In State ex rel. Bristow v. Stierhoff (June 21, 2001), Cuyahoga App. No. 78995, unreported, the same relator did not aver any facts that establish that several of the respondents were not private persons. We held that, in light of Sidoti, supra, relief in mandamus did not lie with respect to those respondents.

The fundamental criteria for issuing a writ of mandamus are well-established:

In order to be entitled to a writ of mandamus, relator must show (1) that he has a clear legal right to the relief prayed for, (2) that respondents are under a clear legal duty to perform the acts, and (3) that relator has no plain and adequate remedy in the ordinary course of the law. State, ex rel. National City Bank v. Bd. of Education (1977), 52 Ohio St. 2d 81, 369 N.E.2d 1200.

State ex rel. Harris v. Rhodes (1978), 54 Ohio St. 2d 41, 42,374 N.E.2d 641. Of course, all three of these requirements must be met in order for mandamus to lie.

The complaint does not set forth a clear legal right to relief for relator, a clear legal duty to act on the part of respondents or the absence of a plain and adequate remedy in the ordinary course of the law.

Furthermore, the nature of the relief requested is not appropriate for mandamus.

"`Where a petition filed in the Supreme Court or in the Court of Appeals is in the form of a proceeding in mandamus but the substance of the allegations makes it manifest that the real object of the relator is for [a] [prohibitory] injunction, * * * the action must be dismissed for want of jurisdiction.'" State ex rel. Governor v. Taft (1994), 71 Ohio St. 3d 1, 3, 640 N.E.2d 1136, 1137-1138, quoting State ex rel. Pressley v. Indus. Comm.(1967), 11 Ohio St. 2d 141, 40 Ohio Op. 2d 141, 228 N.E.2d 631, paragraph four of the syllabus. We thus lack original jurisdiction to grant relators' request for prohibitory injunctive relief. State ex rel. Crabtree v. Franklin Cty. Bd. of Health (1997), 77 Ohio St. 3d 247, 248, 673 N.E.2d 1281, 1283.

State ex rel. Lanham v. Adult Parole Auth. (1997), 80 Ohio St. 3d 425,426-427, 687 N.E.2d 283. Similarly, in this action, relator is requesting that this court grant prohibitory injunctive relief by restricting the content of the information reported by respondents. As a consequence, we lack jurisdiction to grant relator's request for relief in mandamus.

Additionally, as was the case in Sidoti and Stierhoff, supra, several aspects of the complaint are deficient.

Furthermore, relator failed to comply with Loc.App.R. 45(B)(1)(a) which requires that complaints in original actions "be supported by an affidavit from the plaintiff or relator specifying the details of the claim."
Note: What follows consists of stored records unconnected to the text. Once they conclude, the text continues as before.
<file path="config.mk">
export PLATFORM = sky130hd
export DESIGN_NAME = tone_gen_freq_level_config
export DESIGN_NICKNAME = d
export VERILOG_FILES = /design/src/rtl/tone_cfg_pkg.sv /design/src/rtl/tone_voice_decode.sv /design/src/rtl/tone_gen1_decode.sv /design/src/rtl/tone_gen_freq_level_config.sv
export VERILOG_INCLUDE_DIRS = /design/src /design/src/rtl
export SDC_FILE = /design/constraint.sdc
export NUM_CORES = 1
export LEC_CHECK = 0
export BUFFER_PORTS_ARGS = -buffer_cell sky130_fd_sc_hd__buf_2
export CAP_MARGIN = 5
export CELL_PAD_IN_SITES_DETAIL_PLACEMENT = 1
export CELL_PAD_IN_SITES_GLOBAL_PLACEMENT = 2
export CORE_ASPECT_RATIO = 1.2
export CORE_MARGIN = 4
export CORE_UTILIZATION = 35
export DETAILED_ROUTE_END_ITERATION = 10
export MAX_ROUTING_LAYER = met4
export PLACE_DENSITY_LB_ADDON = 0.1
export SLEW_MARGIN = 0
export SYNTH_ARGS = -nofsm -noshare
export SYNTH_HDL_FRONTEND = slang
export SYNTH_SLANG_ARGS = --single-unit
</file>
<file path="constraint.sdc">
create_clock -name sys_clk -period 1.4 [get_ports sys_clk]
set_input_delay 0.07 -clock sys_clk [delete_from_list [all_inputs] [get_ports sys_clk]]
set_output_delay 0.07 -clock sys_clk [all_outputs]
set_load 0.05 [all_outputs]
</file>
We also note that the purported "affidavit of indigency" attached to the complaint contains merely relator's signature and is not notarized. The "affidavit of indigency" is not, therefore, sufficient to comply with the formal requirements for an affidavit. See R.C. 2319.01 through 2319.04. See, e.g., State v. Trembly (Mar. 16, 2000), Cuyahoga App. No. 75996, unreported, reopening disallowed (Oct. 20, 2000), Motion No. 16908, at 2-3. Additionally, relator did not file an R.C. 2969.25(A) affidavit describing each civil action or appeal of a civil action he had filed in the previous five years in any state or federal court and also did not file an R.C. 2969.25(C) certified statement by his prison cashier setting forth the balance in his private account for each of the preceding six months.

State ex rel. Hunter v. Cuyahoga Cty. Court of Common Pleas (2000), 88 Ohio St. 3d 176, 177, 724 N.E.2d 420, 421. As a consequence, we deny relator's claim of indigency and order him to pay costs. Id. at 420.

Sidoti, supra, at 3-4.

Likewise, in this action, relator has failed to: support his complaint with the affidavits required by Loc.App.R. 45(B)(1)(a) or R.C. 2969.25(A); and to file a notarized affidavit of indigency. As a consequence, we deny relator's claim of indigency and order him to pay costs.

Accordingly, we dismiss this action sua sponte. See State ex rel. Thompson v. Spon (1998), 83 Ohio St. 3d 551, 553, 700 N.E.2d 1281. Relator to pay costs. The clerk is directed to serve upon the parties notice of this judgment and its date of entry upon the journal. Civ.R. 58(B).

Writ dismissed.

ANNE L. KILBANE, J., and JAMES J. SWEENEY, J., CONCUR.